◆ TASK ITEM: Print all entries precisely as they are written.

[Stored data]

## src/rtl/spike_window_counter_if.sv

```systemverilog
// Spike counter bus: per-cycle spike population and window control going in,
// the windowed spike total with its sample strobe coming out.
//   master : spike source / consumer side (drives en, spike_in, window_len)
//   slave  : the counter (drives o_spike_cnt, o_cnt_valid, o_win_active)
interface spike_window_counter_if #(
  parameter int NEURONS = 64,
  parameter int LEN_W   = 16
);
  logic               en;
  logic [NEURONS-1:0] spike_in;
  logic [LEN_W-1:0]   window_len;
  logic [31:0]        o_spike_cnt;
  logic               o_cnt_valid;
  logic               o_win_active;

  modport master (
    output en, spike_in, window_len,
    input  o_spike_cnt, o_cnt_valid, o_win_active
  );

  modport slave (
    input  en, spike_in, window_len,
    output o_spike_cnt, o_cnt_valid, o_win_active
  );
endinterface

```

## src/rtl/spike_window_counter.sv

```systemverilog
// Spike window counter: accumulates the popcount of a spike population over a
// programmable window of enabled cycles and publishes the 32-bit total with a
// one-cycle valid strobe (used downstream as the EMG filter sample tick).
// Ports:
//   clk    system clock, all state on posedge
//   reset  synchronous active-high reset
//   bus    slave side of spike_window_counter_if
//          in : en, spike_in[NEURONS], window_len[LEN_W]
//          out: o_spike_cnt[32], o_cnt_valid, o_win_active
module spike_window_counter #(
  parameter int NEURONS = 64,
  parameter int LEN_W   = 16
) (
  input  logic                  clk,
  input  logic                  reset,
  spike_window_counter_if.slave bus
);

  localparam int PC_W = $clog2(NEURONS + 1);

  logic [LEN_W-1:0]   win_cnt;
  logic [LEN_W-1:0]   len_q;
  logic [LEN_W-1:0]   new_len;
  logic [LEN_W-1:0]   eff_len;
  logic               last;
  logic [NEURONS-1:0] spike_r;
  logic               last_r;
  logic [PC_W-1:0]    pc;
  logic [31:0]        acc;

  // A zero length would never terminate; treat it as a one-cycle window.
  assign new_len = (bus.window_len == '0) ? LEN_W'(1) : bus.window_len;
  // At window start the freshly loaded length governs this very cycle.
  assign eff_len = (win_cnt == '0) ? new_len : len_q;
  assign last    = bus.en && (win_cnt == eff_len - LEN_W'(1));

  assign bus.o_win_active = bus.en || (win_cnt != '0);

  // Window timer: only enabled cycles advance it, so a stalled window stretches.
  always_ff @(posedge clk) begin
    if (reset) begin
      win_cnt <= '0;
      len_q   <= '0;
    end else if (bus.en) begin
      if (win_cnt == '0) len_q <= new_len;
      win_cnt <= last ? '0 : win_cnt + LEN_W'(1);
    end
  end

  // Stage 1: capture. Disabled cycles contribute nothing.
  always_ff @(posedge clk) begin
    if (reset) begin
      spike_r <= '0;
      last_r  <= 1'b0;
    end else begin
      spike_r <= bus.en ? bus.spike_in : '0;
      last_r  <= last;
    end
  end

  always_comb begin
    pc = '0;
    for (int i = 0; i < NEURONS; i++) pc = pc + PC_W'(spike_r[i]);
  end

  // Stage 2: accumulate, or fold the final cycle in and publish. The
  // accumulator restarts at 0 on publish so back-to-back windows need no gap.
  always_ff @(posedge clk) begin
    if (reset) begin
      acc             <= '0;
      bus.o_spike_cnt <= '0;
      bus.o_cnt_valid <= 1'b0;
    end else if (last_r) begin
      bus.o_spike_cnt <= acc + 32'(pc);
      acc             <= '0;
      bus.o_cnt_valid <= 1'b1;
    end else begin
      acc             <= acc + 32'(pc);
      bus.o_cnt_valid <= 1'b0;
    end
  end

endmodule

```

## src/flat_wrapper.sv

```systemverilog
// flat-port wrapper written by rule: the top's interface ports become plain ports
module spike_window_counter_flat 
#(
  parameter int NEURONS = 64,
  parameter int LEN_W   = 16
)
  (clk, reset, bus_en, bus_spike_in, bus_window_len, bus_o_spike_cnt, bus_o_cnt_valid, bus_o_win_active);
  spike_window_counter_if #(.NEURONS(NEURONS), .LEN_W(LEN_W)) bus_i ();
  input  logic clk;
  input  logic reset;
  input wire logic [$bits(bus_i.en)-1:0] bus_en;
  input wire logic [$bits(bus_i.spike_in)-1:0] bus_spike_in;
  input wire logic [$bits(bus_i.window_len)-1:0] bus_window_len;
  output wire logic [$bits(bus_i.o_spike_cnt)-1:0] bus_o_spike_cnt;
  output wire logic [$bits(bus_i.o_cnt_valid)-1:0] bus_o_cnt_valid;
  output wire logic [$bits(bus_i.o_win_active)-1:0] bus_o_win_active;
  assign bus_i.en = bus_en;
  assign bus_i.spike_in = bus_spike_in;
  assign bus_i.window_len = bus_window_len;
  assign bus_o_spike_cnt = bus_i.o_spike_cnt;
  assign bus_o_cnt_valid = bus_i.o_cnt_valid;
  assign bus_o_win_active = bus_i.o_win_active;
  spike_window_counter #(.NEURONS(NEURONS), .LEN_W(LEN_W)) u_core (.clk(clk), .reset(reset), .bus(bus_i));
endmodule
```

◆ YOUR SOLUTION:
## src/rtl/spike_window_counter_if.sv

```systemverilog
// Spike counter bus: per-cycle spike population and window control going in,
// the windowed spike total with its sample strobe coming out.
//   master : spike source / consumer side (drives en, spike_in, window_len)
//   slave  : the counter (drives o_spike_cnt, o_cnt_valid, o_win_active)
interface spike_window_counter_if #(
  parameter int NEURONS = 64,
  parameter int LEN_W   = 16
);
  logic               en;
  logic [NEURONS-1:0] spike_in;
  logic [LEN_W-1:0]   window_len;
  logic [31:0]        o_spike_cnt;
  logic               o_cnt_valid;
  logic               o_win_active;

  modport master (
    output en, spike_in, window_len,
    input  o_spike_cnt, o_cnt_valid, o_win_active
  );

  modport slave (
    input  en, spike_in, window_len,
    output o_spike_cnt, o_cnt_valid, o_win_active
  );
endinterface

```

## src/rtl/spike_window_counter.sv

```systemverilog
// Spike window counter: accumulates the popcount of a spike population over a
// programmable window of enabled cycles and publishes the 32-bit total with a
// one-cycle valid strobe (used downstream as the EMG filter sample tick).
// Ports:
//   clk    system clock, all state on posedge
//   reset  synchronous active-high reset
//   bus    slave side of spike_window_counter_if
//          in : en, spike_in[NEURONS], window_len[LEN_W]
//          out: o_spike_cnt[32], o_cnt_valid, o_win_active
module spike_window_counter #(
  parameter int NEURONS = 64,
  parameter int LEN_W   = 16
) (
  input  logic                  clk,
  input  logic                  reset,
  spike_window_counter_if.slave bus
);

  localparam int PC_W = $clog2(NEURONS + 1);

  logic [LEN_W-1:0]   win_cnt;
  logic [LEN_W-1:0]   len_q;
  logic [LEN_W-1:0]   new_len;
  logic [LEN_W-1:0]   eff_len;
  logic               last;
  logic [NEURONS-1:0] spike_r;
  logic               last_r;
  logic [PC_W-1:0]    pc;
  logic [31:0]        acc;

  // A zero length would never terminate; treat it as a one-cycle window.
  assign new_len = (bus.window_len == '0) ? LEN_W'(1) : bus.window_len;
  // At window start the freshly loaded length governs this very cycle.
  assign eff_len = (win_cnt == '0) ? new_len : len_q;
  assign last    = bus.en && (win_cnt == eff_len - LEN_W'(1));

  assign bus.o_win_active = bus.en || (win_cnt != '0);

  // Window timer: only enabled cycles advance it, so a stalled window stretches.
  always_ff @(posedge clk) begin
    if (reset) begin
      win_cnt <= '0;
      len_q   <= '0;
    end else if (bus.en) begin
      if (win_cnt == '0) len_q <= new_len;
      win_cnt <= last ? '0 : win_cnt + LEN_W'(1);
    end
  end

  // Stage 1: capture. Disabled cycles contribute nothing.
  always_ff @(posedge clk) begin
    if (reset) begin
      spike_r <= '0;
      last_r  <= 1'b0;
    end else begin
      spike_r <= bus.en ? bus.spike_in : '0;
      last_r  <= last;
    end
  end

  always_comb begin
    pc = '0;
    for (int i = 0; i < NEURONS; i++) pc = pc + PC_W'(spike_r[i]);
  end

  // Stage 2: accumulate, or fold the final cycle in and publish. The
  // accumulator restarts at 0 on publish so back-to-back windows need no gap.
  always_ff @(posedge clk) begin
    if (reset) begin
      acc             <= '0;
      bus.o_spike_cnt <= '0;
      bus.o_cnt_valid <= 1'b0;
    end else if (last_r) begin
      bus.o_spike_cnt <= acc + 32'(pc);
      acc             <= '0;
      bus.o_cnt_valid <= 1'b1;
    end else begin
      acc             <= acc + 32'(pc);
      bus.o_cnt_valid <= 1'b0;
    end
  end

endmodule

```

## src/flat_wrapper.sv

```systemverilog
// flat-port wrapper written by rule: the top's interface ports become plain ports
module spike_window_counter_flat 
#(
  parameter int NEURONS = 64,
  parameter int LEN_W   = 16
)
  (clk, reset, bus_en, bus_spike_in, bus_window_len, bus_o_spike_cnt, bus_o_cnt_valid, bus_o_win_active);
  spike_window_counter_if #(.NEURONS(NEURONS), .LEN_W(LEN_W)) bus_i ();
  input  logic clk;
  input  logic reset;
  input wire logic [$bits(bus_i.en)-1:0] bus_en;
  input wire logic [$bits(bus_i.spike_in)-1:0] bus_spike_in;
  input wire logic [$bits(bus_i.window_len)-1:0] bus_window_len;
  output wire logic [$bits(bus_i.o_spike_cnt)-1:0] bus_o_spike_cnt;
  output wire logic [$bits(bus_i.o_cnt_valid)-1:0] bus_o_cnt_valid;
  output wire logic [$bits(bus_i.o_win_active)-1:0] bus_o_win_active;
  assign bus_i.en = bus_en;
  assign bus_i.spike_in = bus_spike_in;
  assign bus_i.window_len = bus_window_len;
  assign bus_o_spike_cnt = bus_i.o_spike_cnt;
  assign bus_o_cnt_valid = bus_i.o_cnt_valid;
  assign bus_o_win_active = bus_i.o_win_active;
  spike_window_counter #(.NEURONS(NEURONS), .LEN_W(LEN_W)) u_core (.clk(clk), .reset(reset), .bus(bus_i));
endmodule
```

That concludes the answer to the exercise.